(Items listed in a dataset)
####
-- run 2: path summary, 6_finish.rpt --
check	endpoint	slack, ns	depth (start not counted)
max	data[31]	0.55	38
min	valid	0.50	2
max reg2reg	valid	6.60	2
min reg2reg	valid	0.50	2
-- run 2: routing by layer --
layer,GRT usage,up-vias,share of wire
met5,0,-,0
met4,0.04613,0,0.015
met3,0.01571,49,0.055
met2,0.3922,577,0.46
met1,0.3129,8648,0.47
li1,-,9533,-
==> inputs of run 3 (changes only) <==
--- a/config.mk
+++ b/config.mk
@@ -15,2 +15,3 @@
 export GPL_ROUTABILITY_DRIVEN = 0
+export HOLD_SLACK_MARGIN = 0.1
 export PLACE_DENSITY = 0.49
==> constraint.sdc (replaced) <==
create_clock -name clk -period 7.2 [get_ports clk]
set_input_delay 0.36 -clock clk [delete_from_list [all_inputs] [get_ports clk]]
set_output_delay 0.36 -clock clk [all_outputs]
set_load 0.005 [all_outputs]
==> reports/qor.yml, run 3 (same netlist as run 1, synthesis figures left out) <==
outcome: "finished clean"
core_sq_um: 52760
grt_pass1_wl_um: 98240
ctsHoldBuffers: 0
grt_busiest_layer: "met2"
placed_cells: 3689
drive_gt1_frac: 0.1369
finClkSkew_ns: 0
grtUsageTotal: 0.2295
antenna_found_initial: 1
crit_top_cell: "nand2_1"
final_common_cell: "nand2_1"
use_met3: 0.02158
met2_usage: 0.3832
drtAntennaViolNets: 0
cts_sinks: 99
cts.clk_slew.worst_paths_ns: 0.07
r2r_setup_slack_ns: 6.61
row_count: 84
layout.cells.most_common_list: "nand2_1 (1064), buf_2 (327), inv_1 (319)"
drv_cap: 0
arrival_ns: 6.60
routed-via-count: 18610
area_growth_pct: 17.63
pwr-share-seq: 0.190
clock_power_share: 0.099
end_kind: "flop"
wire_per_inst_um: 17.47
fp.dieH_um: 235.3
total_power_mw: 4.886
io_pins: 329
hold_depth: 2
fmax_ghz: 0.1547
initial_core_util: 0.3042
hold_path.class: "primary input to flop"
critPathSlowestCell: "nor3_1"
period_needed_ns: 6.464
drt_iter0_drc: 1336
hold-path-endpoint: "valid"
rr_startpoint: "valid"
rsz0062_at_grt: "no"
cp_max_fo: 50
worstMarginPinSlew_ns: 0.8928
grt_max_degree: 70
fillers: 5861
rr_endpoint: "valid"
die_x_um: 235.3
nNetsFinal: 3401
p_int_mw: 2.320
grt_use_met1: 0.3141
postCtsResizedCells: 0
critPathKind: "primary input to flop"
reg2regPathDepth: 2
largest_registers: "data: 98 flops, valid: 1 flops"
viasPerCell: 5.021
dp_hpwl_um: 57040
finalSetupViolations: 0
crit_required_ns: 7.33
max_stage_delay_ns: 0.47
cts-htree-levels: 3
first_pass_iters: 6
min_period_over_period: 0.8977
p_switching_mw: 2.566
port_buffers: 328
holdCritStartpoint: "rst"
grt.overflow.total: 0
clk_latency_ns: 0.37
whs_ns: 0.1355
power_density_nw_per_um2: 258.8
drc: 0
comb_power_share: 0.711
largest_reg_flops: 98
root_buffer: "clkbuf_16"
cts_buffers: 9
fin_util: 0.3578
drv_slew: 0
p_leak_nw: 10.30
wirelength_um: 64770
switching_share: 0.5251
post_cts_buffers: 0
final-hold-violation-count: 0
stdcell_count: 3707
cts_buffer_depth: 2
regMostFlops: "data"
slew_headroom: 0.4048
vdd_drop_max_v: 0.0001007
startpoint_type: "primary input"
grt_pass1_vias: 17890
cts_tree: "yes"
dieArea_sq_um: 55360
==> src/kpt_pkg.sv <==
// ----------------------------------------------------------------------------
// kpt_pkg
// Shared types, constants and helpers for the kerning pair table.
// ----------------------------------------------------------------------------
package kpt_pkg;

  localparam int MAX_PAIRS = 32;
  localparam int ADDR_W    = (MAX_PAIRS > 1) ? $clog2(MAX_PAIRS) : 1;
  localparam int COUNT_W   = $clog2(MAX_PAIRS + 1);
  localparam int CODE_W    = 8;
  localparam int AMOUNT_W  = 8;
  localparam int ENTRY_W   = 2 * CODE_W + AMOUNT_W;

  localparam logic signed [31:0] AMOUNT_MIN = -32'sd128;
  localparam logic signed [31:0] AMOUNT_MAX = 32'sd127;

  typedef enum logic [1:0] {
    ACT_INSERT = 2'd0,
    ACT_LOOKUP = 2'd1,
    ACT_CLEAR  = 2'd2
  } action_t;

  typedef enum logic [1:0] {
    ST_IDLE,
    ST_SCAN,
    ST_DONE
  } state_t;

  typedef struct packed {
    logic [CODE_W-1:0]          left;
    logic [CODE_W-1:0]          right;
    logic signed [AMOUNT_W-1:0] amount;
  } pair_t;

  // Clamp a 32-bit signed amount into the 8-bit signed range.
  function automatic logic signed [AMOUNT_W-1:0] sat_amount(input logic signed [31:0] a);
    logic signed [AMOUNT_W-1:0] r;
    if (a < AMOUNT_MIN) begin
      r = AMOUNT_MIN[AMOUNT_W-1:0];
    end else if (a > AMOUNT_MAX) begin
      r = AMOUNT_MAX[AMOUNT_W-1:0];
    end else begin
      r = a[AMOUNT_W-1:0];
    end
    return r;
  endfunction

endpackage

==> src/kerning_pair_table.sv <==
// Flow: insert, clear, unused codes and a lookup that skips the scan (wide
//   code or empty table) go from idle through the done state to the result; a
//   scanning lookup first reads stored pairs up to a match or the newest entry.
// Throughput: one request at a time; the scan reads one stored pair per cycle
//   through the single read port of the pair memory.
// Reset: empties the table (count to zero) and drops any pending result.
// ----------------------------------------------------------------------------
// kerning_pair_table
// Bounded table of kerning pairs with append, first-match lookup and clear.
// ----------------------------------------------------------------------------
module kerning_pair_table (
  input  logic                                clk,
  input  logic                                rst,
  input  logic                                req_valid,
  output logic                                req_stall,
  input  logic [1:0]                          action,
  input  logic [31:0]                         left_code,
  input  logic [31:0]                         right_code,
  input  logic signed [31:0]                  adjust_amount,
  output logic                                res_valid,
  input  logic                                res_stall,
  output logic signed [kpt_pkg::AMOUNT_W-1:0] kern_value,
  output logic                                insert_accepted
);

  import kpt_pkg::*;

  state_t state, state_next;

  logic [COUNT_W-1:0]         pair_count;
  logic [COUNT_W-1:0]         scan_idx;     // next entry to read
  logic                       scan_live;    // read data valid this cycle
  logic                       scan_last;    // that read was the newest entry
  logic [CODE_W-1:0]          key_left;
  logic [CODE_W-1:0]          key_right;
  logic signed [AMOUNT_W-1:0] pend_kern;
  logic                       pend_acc;

  logic  accept;
  logic  table_full;
  logic  codes_narrow;
  logic  do_insert;
  logic  start_scan;
  logic  scan_hit;
  logic  scan_end;
  logic  scan_issue;
  logic  res_free;
  logic  load_result;
  pair_t wr_pair;
  pair_t rd_pair;

  assign accept       = req_valid && !req_stall;
  assign table_full   = (pair_count == COUNT_W'(MAX_PAIRS));
  assign codes_narrow = (left_code[31:CODE_W] == '0) && (right_code[31:CODE_W] == '0);
  assign do_insert    = accept && (action == ACT_INSERT) && !table_full;
  // Skip the scan when a code is out of range or the table is empty.
  assign start_scan   = accept && (action == ACT_LOOKUP) && codes_narrow &&
                        (pair_count != '0);
  assign scan_hit     = scan_live && (rd_pair.left == key_left) &&
                        (rd_pair.right == key_right);
  assign scan_end     = scan_live && (scan_hit || scan_last);
  assign res_free     = !res_valid || !res_stall;

  assign wr_pair.left   = left_code[CODE_W-1:0];
  assign wr_pair.right  = right_code[CODE_W-1:0];
  assign wr_pair.amount = sat_amount(adjust_amount);

  // Pair memory: appended at pair_count, scanned from entry 0 upward.
  kpt_ram #(
    .WIDTH (ENTRY_W),
    .DEPTH (MAX_PAIRS)
  ) u_pair_ram (
    .clk     (clk),
    .wr_en   (do_insert),
    .wr_addr (pair_count[ADDR_W-1:0]),
    .wr_data (wr_pair),
    .rd_en   (scan_issue),
    .rd_addr (scan_idx[ADDR_W-1:0]),
    .rd_data (rd_pair)
  );

  // Next state.
  always_comb begin
    state_next = state;
    unique case (state)
      ST_IDLE: begin
        if (accept) begin
          state_next = start_scan ? ST_SCAN : ST_DONE;
        end
      end
      ST_SCAN: begin
        if (scan_end) begin
          state_next = ST_DONE;
        end
      end
      ST_DONE: begin
        if (res_free) begin
          state_next = ST_IDLE;
        end
      end
      default: state_next = ST_IDLE;
    endcase
  end

  // Control outputs.
  always_comb begin
    req_stall   = 1'b1;
    scan_issue  = 1'b0;
    load_result = 1'b0;
    unique case (state)
      ST_IDLE: req_stall   = 1'b0;
      // Keep reading until the pair in hand ends the scan.
      ST_SCAN: scan_issue  = !scan_end && !(scan_live && scan_last);
      ST_DONE: load_result = res_free;
      default: req_stall   = 1'b1;
    endcase
  end

  // Control registers.
  always_ff @(posedge clk) begin
    if (rst) begin
      state      <= ST_IDLE;
      pair_count <= '0;
      scan_idx   <= '0;
      scan_live  <= 1'b0;
      scan_last  <= 1'b0;
      res_valid  <= 1'b0;
    end else begin
      state     <= state_next;
      scan_live <= scan_issue;
      if (do_insert) begin
        pair_count <= pair_count + COUNT_W'(1);
      end else if (accept && (action == ACT_CLEAR)) begin
        pair_count <= '0;
      end
      if (accept) begin
        scan_idx  <= '0;
        scan_last <= 1'b0;
      end else if (scan_issue) begin
        scan_idx  <= scan_idx + COUNT_W'(1);
        scan_last <= (scan_idx == pair_count - COUNT_W'(1));
      end
      // Hold the result until taken; load a new one when the slot frees.
      if (load_result) begin
        res_valid <= 1'b1;
      end else if (!res_stall) begin
        res_valid <= 1'b0;
      end
    end
  end

  // Payload registers.
  always_ff @(posedge clk) begin
    if (accept) begin
      key_left  <= left_code[CODE_W-1:0];
      key_right <= right_code[CODE_W-1:0];
      pend_kern <= '0;
      pend_acc  <= do_insert;
    end else if (scan_hit && (state == ST_SCAN)) begin
      pend_kern <= rd_pair.amount;
    end
    if (load_result) begin
      kern_value      <= pend_kern;
      insert_accepted <= pend_acc;
    end
  end

  // Checks.
  a_count_bound: assert property (@(posedge clk) disable iff (rst)
    pair_count <= COUNT_W'(MAX_PAIRS))
    else $error("pair count exceeds table size");

  a_write_idle: assert property (@(posedge clk) disable iff (rst)
    do_insert |-> (state == ST_IDLE) && !table_full)
    else $error("pair write outside idle or into full table");

  a_read_in_range: assert property (@(posedge clk) disable iff (rst)
    scan_issue |-> (scan_idx < pair_count))
    else $error("scan reads beyond stored pairs");

  a_done_loads: assert property (@(posedge clk) disable iff (rst)
    (state == ST_DONE) && !res_valid |=> res_valid)
    else $error("finished request not delivered");

endmodule

==> src/kpt_ram.sv <==
// ----------------------------------------------------------------------------
// kpt_ram
// Generic single-write, single-read RAM with a registered read port.
// ----------------------------------------------------------------------------
module kpt_ram #(
  parameter int WIDTH = 8,
  parameter int DEPTH = 32
) (
  input  logic                                           clk,
  input  logic                                           wr_en,
  input  logic [((DEPTH > 1) ? $clog2(DEPTH) : 1)-1:0]   wr_addr,
  input  logic [WIDTH-1:0]                               wr_data,
  input  logic                                           rd_en,
  input  logic [((DEPTH > 1) ? $clog2(DEPTH) : 1)-1:0]   rd_addr,
  output logic [WIDTH-1:0]                               rd_data
);

  logic [WIDTH-1:0] mem [DEPTH];

  always_ff @(posedge clk) begin
    if (wr_en) begin
      mem[wr_addr] <= wr_data;
    end
    if (rd_en) begin
      rd_data <= mem[rd_addr];
    end
  end

endmodule
==> config.mk <==
export PLATFORM = sky130hd
export DESIGN_NAME = kerning_pair_table
export DESIGN_NICKNAME = d
export VERILOG_FILES = /design/src/kpt_pkg.sv /design/src/kerning_pair_table.sv /design/src/kpt_ram.sv
export SDC_FILE = /design/constraint.sdc
export NUM_CORES = 1
export LEC_CHECK = 0
export BUFFER_PORTS_ARGS = -buffer_cell sky130_fd_sc_hd__buf_2
export CAP_MARGIN = 10
export CORE_MARGIN = 2
export CORE_UTILIZATION = 60
export DETAILED_ROUTE_END_ITERATION = 12
export PLACE_DENSITY_LB_ADDON = 0.25
export SETUP_SLACK_MARGIN = 0.3
export SLEW_MARGIN = 20
export SYNTH_ARGS = -nofsm -noshare
export SYNTH_HDL_FRONTEND = slang
export SYNTH_SLANG_ARGS = --single-unit
export TNS_END_PERCENT = 20
==> constraint.sdc <==
create_clock -name clk -period 13.6 [get_ports clk]
set_clock_uncertainty 0.1 [all_clocks]
set_input_delay 4.08 -clock clk [delete_from_list [all_inputs] [get_ports clk]]
set_output_delay 4.08 -clock clk [all_outputs]
set_load 0.01 [all_outputs]
==> src/mclp_queue.sv <==
module mclp_queue (
  input  logic              clk_i,
  input  logic              rst_ni,
  input  logic              push_i,
  input  mclp_pkg::entry_t  entry_i,
  input  logic              pop_i,
  output logic              full_o,
  output logic              valid_o,
  output mclp_pkg::entry_t  entry_o
);

  localparam int unsigned PW = $clog2(mclp_pkg::QUEUE_DEPTH);
  localparam int unsigned CW = $clog2(mclp_pkg::QUEUE_DEPTH + 1);

  mclp_pkg::entry_t mem_q [mclp_pkg::QUEUE_DEPTH];
  logic [PW-1:0] wr_q, rd_q;
  logic [CW-1:0] cnt_q;

  assign full_o  = (cnt_q == CW'(mclp_pkg::QUEUE_DEPTH));
  assign valid_o = (cnt_q != '0);
  assign entry_o = mem_q[rd_q];

  always_ff @(posedge clk_i or negedge rst_ni) begin
    if (!rst_ni) begin
      wr_q  <= '0;
      rd_q  <= '0;
      cnt_q <= '0;
    end else begin
      if (push_i) wr_q <= PW'((32'(wr_q) + 1) % mclp_pkg::QUEUE_DEPTH);
      if (pop_i)  rd_q <= PW'((32'(rd_q) + 1) % mclp_pkg::QUEUE_DEPTH);
      if (push_i && !pop_i)      cnt_q <= cnt_q + 1'b1;
      else if (!push_i && pop_i) cnt_q <= cnt_q - 1'b1;
    end
  end

  always_ff @(posedge clk_i) begin
    if (push_i) mem_q[wr_q] <= entry_i;
  end

endmodule
--- src/hw/rtl/aim_angle_atan2_defines.svh ---
// ----------------------------------------------------------------------------
// aim_angle_atan2 assertion macros
// Shared concurrent checks, clocked on aclk and held off while aresetn is low.
// ----------------------------------------------------------------------------
`ifndef AIM_ANGLE_ATAN2_DEFINES_SVH
`define AIM_ANGLE_ATAN2_DEFINES_SVH

// same-cycle implication
`define AIM_ASSERT_NOW(lbl, ante, cons) \
    lbl: assert property (@(posedge aclk) disable iff (!aresetn) (ante) |-> (cons)) \
        else $error("aim_angle_atan2: same-cycle check failed");

// next-cycle implication
`define AIM_ASSERT_NEXT(lbl, ante, cons) \
    lbl: assert property (@(posedge aclk) disable iff (!aresetn) (ante) |=> (cons)) \
        else $error("aim_angle_atan2: next-cycle check failed");

`endif

--- src/hw/rtl/aim_pkg.sv ---
// ----------------------------------------------------------------------------
// aim_pkg
// Widths, angle constants and the arctangent table for the bearing pipeline.
// ----------------------------------------------------------------------------
package aim_pkg;

    localparam int COORD_W    = 20;
    localparam int DIFF_W     = 21;
    localparam int PRE_SCALE  = 20;
    localparam int VEC_W      = 43;
    localparam int ANG_W      = 34;
    localparam int BEAR_W     = 16;
    localparam int TABLE_SIZE = 24;
    localparam int ROUND_SHIFT = 17;

    localparam logic signed [BEAR_W-1:0] PI_Q13      = 16'sd25736;
    localparam logic signed [BEAR_W-1:0] HALF_PI_Q13 = 16'sd12868;
    localparam logic signed [BEAR_W-1:0] BEAR_MIN    = -16'sd25735;
    localparam logic signed [ANG_W-1:0]  HALF_PI_Q30 = 34'sd1686629713;
    localparam logic signed [ANG_W-1:0]  ROUND_HALF  = 34'sd65536;

    localparam logic [31:0] ATAN_Q30 [TABLE_SIZE] = '{
        32'd843314857, 32'd497837829, 32'd263043837, 32'd133525159,
        32'd67021687,  32'd33543516,  32'd16775851,  32'd8388437,
        32'd4194283,   32'd2097149,   32'd1048576,   32'd524288,
        32'd262144,    32'd131072,    32'd65536,     32'd32768,
        32'd16384,     32'd8192,      32'd4096,      32'd2048,
        32'd1024,      32'd512,       32'd256,       32'd128
    };

    typedef struct packed {
        logic signed [VEC_W-1:0]  x;
        logic signed [VEC_W-1:0]  y;
        logic signed [ANG_W-1:0]  z;
        logic                     spec;
        logic signed [BEAR_W-1:0] spec_val;
    } aim_vec_t;

endpackage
####
**Task description:** Please copy the lines in the records above between the one holding "drtAntennaViolNets: 0" and the one holding "first_pass_iters: 6", inclusive, exactly and with no other line.

**Task response:**
drtAntennaViolNets: 0
cts_sinks: 99
cts.clk_slew.worst_paths_ns: 0.07
r2r_setup_slack_ns: 6.61
row_count: 84
layout.cells.most_common_list: "nand2_1 (1064), buf_2 (327), inv_1 (319)"
drv_cap: 0
arrival_ns: 6.60
routed-via-count: 18610
area_growth_pct: 17.63
pwr-share-seq: 0.190
clock_power_share: 0.099
end_kind: "flop"
wire_per_inst_um: 17.47
fp.dieH_um: 235.3
total_power_mw: 4.886
io_pins: 329
hold_depth: 2
fmax_ghz: 0.1547
initial_core_util: 0.3042
hold_path.class: "primary input to flop"
critPathSlowestCell: "nor3_1"
period_needed_ns: 6.464
drt_iter0_drc: 1336
hold-path-endpoint: "valid"
rr_startpoint: "valid"
rsz0062_at_grt: "no"
cp_max_fo: 50
worstMarginPinSlew_ns: 0.8928
grt_max_degree: 70
fillers: 5861
rr_endpoint: "valid"
die_x_um: 235.3
nNetsFinal: 3401
p_int_mw: 2.320
grt_use_met1: 0.3141
postCtsResizedCells: 0
critPathKind: "primary input to flop"
reg2regPathDepth: 2
largest_registers: "data: 98 flops, valid: 1 flops"
viasPerCell: 5.021
dp_hpwl_um: 57040
finalSetupViolations: 0
crit_required_ns: 7.33
max_stage_delay_ns: 0.47
cts-htree-levels: 3
first_pass_iters: 6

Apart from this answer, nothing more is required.